■ Assignment ■
Using the entries below, transcribe exactly the line containing "flip-flops and latches,25,500,28.1" and each line that follows it to the end.

[Stored items]
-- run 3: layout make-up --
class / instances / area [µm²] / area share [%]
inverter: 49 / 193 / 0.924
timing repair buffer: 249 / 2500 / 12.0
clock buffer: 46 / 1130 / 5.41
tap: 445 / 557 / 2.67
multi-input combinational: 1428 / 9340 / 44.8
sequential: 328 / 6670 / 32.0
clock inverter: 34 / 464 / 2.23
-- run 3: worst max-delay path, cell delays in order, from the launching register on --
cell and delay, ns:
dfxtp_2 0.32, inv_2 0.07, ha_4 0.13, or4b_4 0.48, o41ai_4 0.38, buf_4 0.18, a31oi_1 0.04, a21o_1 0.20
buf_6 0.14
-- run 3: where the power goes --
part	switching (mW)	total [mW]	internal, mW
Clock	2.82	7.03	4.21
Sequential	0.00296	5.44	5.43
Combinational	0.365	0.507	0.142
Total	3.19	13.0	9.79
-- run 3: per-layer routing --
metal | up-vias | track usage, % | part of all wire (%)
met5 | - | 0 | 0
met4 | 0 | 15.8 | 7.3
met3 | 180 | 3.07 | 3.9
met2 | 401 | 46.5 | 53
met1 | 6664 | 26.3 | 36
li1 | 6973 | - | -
**config.mk**
```make
export PLATFORM = sky130hd
export DESIGN_NAME = hsirq_bank
export DESIGN_NICKNAME = d
export VERILOG_FILES = /design/src/rtl/hsirq_pkg.sv /design/src/rtl/hsirq_status.sv /design/src/rtl/hsirq_line.sv /design/src/rtl/hsirq_h2s.sv /design/src/rtl/hsirq_bank.sv
export SDC_FILE = /design/constraint.sdc
export NUM_CORES = 1
export LEC_CHECK = 0
export BUFFER_PORTS_ARGS = -buffer_cell sky130_fd_sc_hd__buf_4
export CORE_UTILIZATION = 49
export DETAILED_ROUTE_END_ITERATION = 12
export PLACE_DENSITY = 0.81
export SLEW_MARGIN = 20
export SYNTH_ARGS = -nofsm -noshare
export SYNTH_HDL_FRONTEND = slang
export SYNTH_SLANG_ARGS = --single-unit
```
**constraint.sdc**
```tcl
create_clock -name clk -period 2.2 [get_ports clk]
set_input_delay 0.22 -clock clk [delete_from_list [all_inputs] [get_ports clk]]
set_output_delay 0.22 -clock clk [all_outputs]
set_load 0.005 [all_outputs]
```
**src/rtl/hsirq_pkg.sv**
```systemverilog
package hsirq_pkg;

    parameter int unsigned NSRC   = 8;
    parameter int unsigned ADDR_W = 12;
    parameter int unsigned DATA_W = 32;

    // Byte addresses seen by the host
    localparam logic [ADDR_W-1:0] A_STATUS = 12'h058;
    localparam logic [ADDR_W-1:0] A_CLEAR  = 12'h0D4;
    localparam logic [ADDR_W-1:0] A_ENABLE = 12'h0DC;
    localparam logic [ADDR_W-1:0] A_H2S    = 12'h08D;

    typedef enum logic [2:0] {
        SEL_NONE,
        SEL_STATUS,
        SEL_CLEAR,
        SEL_ENABLE,
        SEL_H2S
    } reg_sel_e;

    typedef struct packed {
        logic clr_we;
        logic ena_we;
        logic h2s_we;
    } wr_ctl_t;

    function automatic reg_sel_e decode(input logic [ADDR_W-1:0] a);
        case (a)
            A_STATUS: return SEL_STATUS;
            A_CLEAR:  return SEL_CLEAR;
            A_ENABLE: return SEL_ENABLE;
            A_H2S:    return SEL_H2S;
            default:  return SEL_NONE;
        endcase
    endfunction

    function automatic wr_ctl_t write_controls(input reg_sel_e sel, input logic wr);
        wr_ctl_t c;
        c.clr_we = wr && (sel == SEL_CLEAR);
        c.ena_we = wr && (sel == SEL_ENABLE);
        c.h2s_we = wr && (sel == SEL_H2S);
        return c;
    endfunction

endpackage

```
**src/rtl/hsirq_status.sv**
```systemverilog
module hsirq_status #(
    parameter int unsigned NSRC = 8
) (
    input  logic            clk,
    input  logic            rst,
    input  logic [NSRC-1:0] set_i,
    input  logic            clr_we,
    input  logic            ena_we,
    input  logic [NSRC-1:0] wdata,
    output logic [NSRC-1:0] st_o,
    output logic [NSRC-1:0] ena_o
);
    // One flop per source; a set in the same cycle overrides a clear.
    for (genvar i = 0; i < NSRC; i++) begin : g_src
        always_ff @(posedge clk) begin
            if (rst) begin
                st_o[i] <= 1'b0;
            end else if (set_i[i]) begin
                st_o[i] <= 1'b1;
            end else if (clr_we && wdata[i]) begin
                st_o[i] <= 1'b0;
            end
        end
    end

    always_ff @(posedge clk) begin
        if (rst) begin
            ena_o <= '0;
        end else if (ena_we) begin
            ena_o <= wdata;
        end
    end
endmodule

```
**src/rtl/hsirq_line.sv**
```systemverilog
module hsirq_line #(
    parameter int unsigned NSRC = 8
) (
    input  logic            clk,
    input  logic            rst,
    input  logic [NSRC-1:0] st,
    input  logic [NSRC-1:0] ena,
    output logic            irq_n
);
    logic pending;
    assign pending = |(st & ena);

    always_ff @(posedge clk) begin
        if (rst) begin
            irq_n <= 1'b1;
        end else begin
            irq_n <= ~pending;
        end
    end
endmodule

```
**src/rtl/hsirq_h2s.sv**
```systemverilog
module hsirq_h2s #(
    parameter int unsigned NSRC = 8
) (
    input  logic            clk,
    input  logic            rst,
    input  logic            we,
    input  logic [NSRC-1:0] wdata,
    output logic [NSRC-1:0] pulse_o
);
    // Holds written ones for one cycle, then clears itself.
    always_ff @(posedge clk) begin
        if (rst) begin
            pulse_o <= '0;
        end else if (we) begin
            pulse_o <= wdata;
        end else begin
            pulse_o <= '0;
        end
    end
endmodule

```
**src/rtl/hsirq_bank.sv**
```systemverilog
module hsirq_bank
    import hsirq_pkg::*;
#(
    parameter int unsigned NSRC   = hsirq_pkg::NSRC,
    parameter int unsigned DATA_W = hsirq_pkg::DATA_W
) (
    input  logic              clk,
    input  logic              rst,
    input  logic [ADDR_W-1:0] reg_addr,
    input  logic [NSRC-1:0]   reg_wdata,
    input  logic              reg_wr,
    output logic [DATA_W-1:0] reg_rdata,
    input  logic [NSRC-1:0]   set_pulse,
    output logic              s2h_irq_n,
    output logic [NSRC-1:0]   h2s_pulse
);
    reg_sel_e        sel;
    wr_ctl_t         ctl;
    logic [NSRC-1:0] st_q;
    logic [NSRC-1:0] ena_q;

    assign sel = decode(reg_addr);
    assign ctl = write_controls(sel, reg_wr);

    hsirq_status #(.NSRC(NSRC)) u_status (
        .clk    (clk),
        .rst    (rst),
        .set_i  (set_pulse),
        .clr_we (ctl.clr_we),
        .ena_we (ctl.ena_we),
        .wdata  (reg_wdata),
        .st_o   (st_q),
        .ena_o  (ena_q)
    );

    hsirq_line #(.NSRC(NSRC)) u_line (
        .clk   (clk),
        .rst   (rst),
        .st    (st_q),
        .ena   (ena_q),
        .irq_n (s2h_irq_n)
    );

    hsirq_h2s #(.NSRC(NSRC)) u_h2s (
        .clk     (clk),
        .rst     (rst),
        .we      (ctl.h2s_we),
        .wdata   (reg_wdata),
        .pulse_o (h2s_pulse)
    );

    always_comb begin
        reg_rdata = '0;
        case (sel)
            SEL_STATUS: reg_rdata[NSRC-1:0] = st_q;
            SEL_ENABLE: reg_rdata[NSRC-1:0] = ena_q;
            SEL_H2S:    reg_rdata[NSRC-1:0] = h2s_pulse;
            default:    reg_rdata = '0;
        endcase
    end
endmodule

```
==> impl_metrics.ini, run 1 <==
[run_status]
outcome = finished clean

[global_route]
use_met3_pct = 2.76
grt.total_usage_pct = 20.5
gr-usage-met1_pct = 26.1
grt_pass1_wl_um = 5240
grt_overflow = 0
grt_pass1_vias = 1208
grt.met2_usage_pct = 36.6
grt_antenna_before_repair = 0
grt_max_degree = 27
busiest_layer = met2

[floorplan]
start_util_pct = 52.1
core_um2 = 2780
dieArea_um2 = 3180
die_h_um = 56.4
io_pins = 72
fp-row-count = 19
fp.dieW_um = 56.4

[placed_design]
gp_congestion = 0.806
place_hpwl_um = 2510
dp_slack_ns = 0.412
port-buffer-count = 47

[synthesis]
netlist_instances = 164
synth_area_leaders = dfxtp_1 (35%), buf_4 (13%), nand2b_1 (6.9%)
synth_ff_type = dfxtp_1
synth_most_common_cell = buf_4
yosys_warnings = 0
avgSynthCellArea_um2 = 8.84
yosysTopAreaCell = dfxtp_1
syn-cell-area_um2 = 1450
synth-edff-count = 0
synth_cell_types = 26
seq_area_frac_synth_pct = 34.5
synth-seq-cells = 25
yosys.area.top_type_share_pct = 34.5
synthTopCellsByCount = buf_4 (26), dfxtp_1 (25), inv_1 (24), nand2b_1 (16), nor2_1 (10)
synthArstFlopShare_pct = 0

[route]
drtIter0Drc = 41
route.detailed.drc = 0
drt_wl_total_um = 3240
dr_total_vias = 1238
vias_per_cell = 5.18
dr.pass1.iters = 4
antenna_left = 0
routedWlPerCell_um = 13.6

[timing]
grt_setup_unrepaired = false
fin_crit_ns = 1.83
tightest_slew_ns = 0.573
fmax_ghz = 0.546
period_share_pct = 83.2
hold_violations = 0
drv_slew = 0
setup_tns_ns = 0
skew_ns = 0.00775
max-slew-margin-rel_pct = 61.3
post-route-worst-setup-slack_ns = 0.370
setup_viol = 0

[setup_path]
r2r-end = u_line.irq_n
r2r_slack_ns = 1.34
rr_startpoint = u_status.ena_o[5]
crit_arrival_ns = 1.61
crit_fanout = 8
start_kind = primary input
critical_path_class = primary input to output port
endpoint_kind = output port
rr_worst_depth = 2
crit_required_ns = 1.98

[hold_path]
whs_endpoint = u_status.st_o[2]
hold_class = primary input to flip-flop
hold_path_depth = 2
worstHoldStart = reg_wdata[2]

[power_and_ir_drop]
comb_power_share_pct = 13.6
clkPwrFrac_pct = 26.2
p_leak_nw = 0.781
swShare_pct = 24.8
p_sw_mw = 0.194
p_per_area_nw_per_um2 = 451
seq_power_share_pct = 60.3
ir_worst_vdd_mv = 0.406
p_int_mw = 0.589

[clocking]
clock_latency_ns = 0.31
htreeDepth = 1
clk_path_buf_depth = 2
cts_setup_buffers = 0
cts-resized-gates = 0
cts.hold.buffers_added = 0
cts.sinks = 25
clkSlewWorstSetupHoldPaths_ns = 0.14
cts_tree = yes
root_buffer = clkbuf_4
cts_buffers = 3

[final_layout]
diodes = 0
final_layout_size_suffix_gt1_share_pct = 26.4
layout.nets = 240
area_delta_synth_final_pct = 19.8
final_util_pct = 62.5
nFillCells = 260

[job]
drv_cap = 0
## critical path: stages
cell and delay, ns:
buf_4 0.11, nor4b_1 0.54, nand3_2 0.28, o221ai_1 0.29, buf_4 0.16
## power by group through the flow
stage / Clock, mW / Combinational [mW] / Sequential [mW]
after global routing: 0.222 / 0.118 / 0.474
after CTS: 0.210 / 0.106 / 0.472
final: 0.205 / 0.106 / 0.472
after floorplan: 0 / 0.0793 / 0.479
after detailed placement: 0 / 0.106 / 0.482
after global placement: 0 / 0.100 / 0.481
## registers in the layout, indices dropped and copies added, names as in the netlist
name / cells
u_line.irq_n: 1
u_status.ena_o: 8
u_status.st_o: 8
u_h2s.pulse_o: 8
## layer usage
metal	vias up	share of wire, %	wire (um)
li1	605	-	-
met1	579	41	1340
met2	50	53	1710
met3	4	5.2	167
met4	0	0.83	27
met5	-	0	0
## cell families (layout without fill, tap and decap cells)
family,count (synthesis),after routing,share of synthesized area (%)
AOI/OAI and AO/OA,21,21,12.4
other,1,24,0.259
muxes,8,8,5.52
and+or+nand+nor,54,54,25.6
DFF,25,25,34.5
buffers and inverters,55,76,21.7
## worst max path at each step
stage,from,end,cells past startpoint
2_1_floorplan,reg_addr[9],reg_rdata[0],4
3_3_place_gp,reg_addr[9],reg_rdata[6],5
3_5_place_dp,reg_addr[0],u_status.ena_o[7],4
4_1_cts,reg_addr[6],reg_rdata[1],5
5_1_grt,reg_addr[6],reg_rdata[6],5
6_report,reg_addr[6],reg_rdata[6],5
## final cells by class
type / count / area [um2] / share of cell area, %
multi-input combinational: 107 / 722 / 41.5
clock buffer: 4 / 26.3 / 1.51
tap: 31 / 38.8 / 2.23
inverter: 24 / 90.1 / 5.18
sequential: 25 / 500 / 28.8
timing repair buffer: 48 / 360 / 20.7
## cells in the final DEF, fill, tap and decap left out, drive strengths merged, types with 2 or more instances in the layout
master / count
buf: 48
dfxtp: 25
inv: 24
conb: 24
nand2b: 16
nor2: 10
nand4: 9
o221ai: 8
a311oi: 8
and2: 8
mux2i: 8
a22oi: 4
clkbuf: 4
and4: 3
and4bb: 2
nor4b: 2
## per-stage QoR
stage          power, mW  area (um2)  hold WS (ns)  cells
2_1_floorplan      0.558        1540         0.329    187
3_3_place_gp       0.582        1710         0.428    235
3_5_place_dp       0.588        1710         0.436    235
4_1_cts            0.787        1740        0.0937    239
5_1_grt            0.814        1740        0.0986    239
6_report           0.783        1740        0.0940    239
(Power assumes the default switching activity.)
==> inputs of run 2 (changes only) <==
--- a/config.mk
+++ b/config.mk
@@ -6,9 +6,9 @@
 export NUM_CORES = 1
 export LEC_CHECK = 0
 export BUFFER_PORTS_ARGS = -buffer_cell sky130_fd_sc_hd__buf_4
-export CORE_UTILIZATION = 49
+export CORE_UTILIZATION = 45
 export DETAILED_ROUTE_END_ITERATION = 12
-export PLACE_DENSITY = 0.81
+export PLACE_DENSITY = 0.75
 export SLEW_MARGIN = 20
 export SYNTH_ARGS = -nofsm -noshare
 export SYNTH_HDL_FRONTEND = slang
==> constraint.sdc (replaced) <==
create_clock -name clk -period 1.91 [get_ports clk]
set_input_delay 0.191 -clock clk [delete_from_list [all_inputs] [get_ports clk]]
set_output_delay 0.191 -clock clk [all_outputs]
set_load 0.005 [all_outputs]
==> run 2 against run 1 <==
Compared with the run above:
- routed wire length decreased by 6.1%
- non-clock buffer count increased by 3
- die area increased by 8.6%
- critical path depth unchanged
- clock-buffer cell count decreased by 1
- combinational power increased by 14%
- largest cell class unchanged
==> impl_metrics.ini, run 2 (synthesis results as in run 1) <==
[power_and_ir_drop]
p_leak_nw = 0.800
finalPower_mw = 0.906
p_per_area_nw_per_um2 = 509
ir_worst_vdd_mv = 0.220

[job]
drv_cap = 0

[route]
drt_wl_total_um = 3040
drtIter0Drc = 52
vias_per_cell = 4.80
dr.pass1.iters = 4
antenna_left = 0
route.detailed.drc = 0
dr_total_vias = 1225
routedWlPerCell_um = 11.9

[global_route]
grt_max_degree = 27
grt_pass1_wl_um = 4770
grt_pass1_vias = 1057
grt.total_usage_pct = 18.8
grt_overflow = 0
grt_antenna_before_repair = 0

[clocking]
root_buffer = clkbuf_4
clock_latency_ns = 0.33
cts_buffers = 3
cts_tree = yes
cts.sinks = 25
htreeDepth = 1
clk_path_buf_depth = 2
cts.hold.buffers_added = 0
clkSlewWorstSetupHoldPaths_ns = 0.14
cts-resized-gates = 0
cts_setup_buffers = 0

[timing]
hold_violations = 0
setup_tns_ns = 0
skew_ns = 0.00525
setup_viol = 0
post-route-worst-setup-slack_ns = 0.280
drv_slew = 0
fmax_ghz = 0.613
grt_setup_unrepaired = false
period_share_pct = 85.4
fin_crit_ns = 1.63
fin_hold_ws_ns = 0.0451

[floorplan]
start_util_pct = 47.5
die_h_um = 58.8
io_pins = 72
core_um2 = 3050
dieArea_um2 = 3450
fp.dieW_um = 58.8
fp-row-count = 20

[setup_path]
crit_arrival_ns = 1.44
start_kind = primary input
crit_required_ns = 1.72
critical_path_class = primary input to output port
crit_fanout = 8
endpoint_kind = output port

[placed_design]
dp_slack_ns = 0.251
place_hpwl_um = 2270
place_inst = 251
port-buffer-count = 47
placed_area_um2 = 1750
gp_congestion = 0.771

[final_layout]
area_delta_synth_final_pct = 22.6
final_util_pct = 58.2
diodes = 0
nFillCells = 303
layout.nets = 243
final-instance-count-excl-fill = 255
layout_commonest_cell = buf_4
design_area_um2 = 1780
largestRegisters = u_h2s.pulse_o: 8 flops, u_status.ena_o: 8 flops, u_status.st_o: 8 flops
layout_common_cells = buf_4 (51), dfxtp_1 (25), inv_1 (24), conb_1 (24), nand2b_1 (16)
final_layout_size_suffix_gt1_share_pct = 28.0

[hold_path]
hold_class = primary input to flip-flop

[run_status]
outcome = finished clean
[run 2: changes by cell type in the layout (fill, tap and decap cells not counted)]
cell | previous run | this run
buf_4 | 48 | 51
clkinv_2 | 0 | 1
clkbuf_1 | 1 | 0
[run 2: report_power, final]
group	internal, mW	total, mW	switching, mW
registers	0.534	0.544	0.0102
clock network	0.0787	0.241	0.163
logic	0.0635	0.121	0.0570
[run 2: final timing paths]
check / depth (start not counted) / to / start / slack (ns)
setup reg to reg: 2 / u_line.irq_n / u_status.st_o[4] / 1.08
hold reg to reg: 2 / u_status.ena_o[4] / u_status.ena_o[4] / 0.50
hold / removal: 2 / u_status.st_o[7] / reg_wdata[7] / 0.05
setup / recovery: 5 / reg_rdata[6] / reg_addr[6] / 0.28
[run 2: critical path, cell delays in order]
cell      delay, ns
buf_4          0.11
nor4b_1        0.45
nand3_2        0.26
o221ai_1       0.27
buf_4          0.15
[run 2: cell type report]
class,instances,area [um2],area share (%)
multi-input cells,107,722,40.6
flip-flops and latches,25,500,28.1
repair buffers,51,383,21.5
inverters,24,90.1,5.07
well taps,44,55.1,3.10
clock buffers,3,22.5,1.27
clock inverters,1,5.00,0.281
[run 2: per-layer routing]
| layer | global-route usage [%] | vias up | routed length, um |
|---|---|---|---|
| li1 | - | 617 | - |
| met1 | 23.2 | 565 | 1400 |
| met2 | 31.8 | 39 | 1450 |
| met3 | 3.96 | 4 | 151 |
| met4 | 7.82 | 0 | 42 |
| met5 | 0 | - | 0 |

■ Solution for this problem ■
flip-flops and latches,25,500,28.1
repair buffers,51,383,21.5
inverters,24,90.1,5.07
well taps,44,55.1,3.10
clock buffers,3,22.5,1.27
clock inverters,1,5.00,0.281
[run 2: per-layer routing]
| layer | global-route usage [%] | vias up | routed length, um |
|---|---|---|---|
| li1 | - | 617 | - |
| met1 | 23.2 | 565 | 1400 |
| met2 | 31.8 | 39 | 1450 |
| met3 | 3.96 | 4 | 151 |
| met4 | 7.82 | 0 | 42 |
| met5 | 0 | - | 0 |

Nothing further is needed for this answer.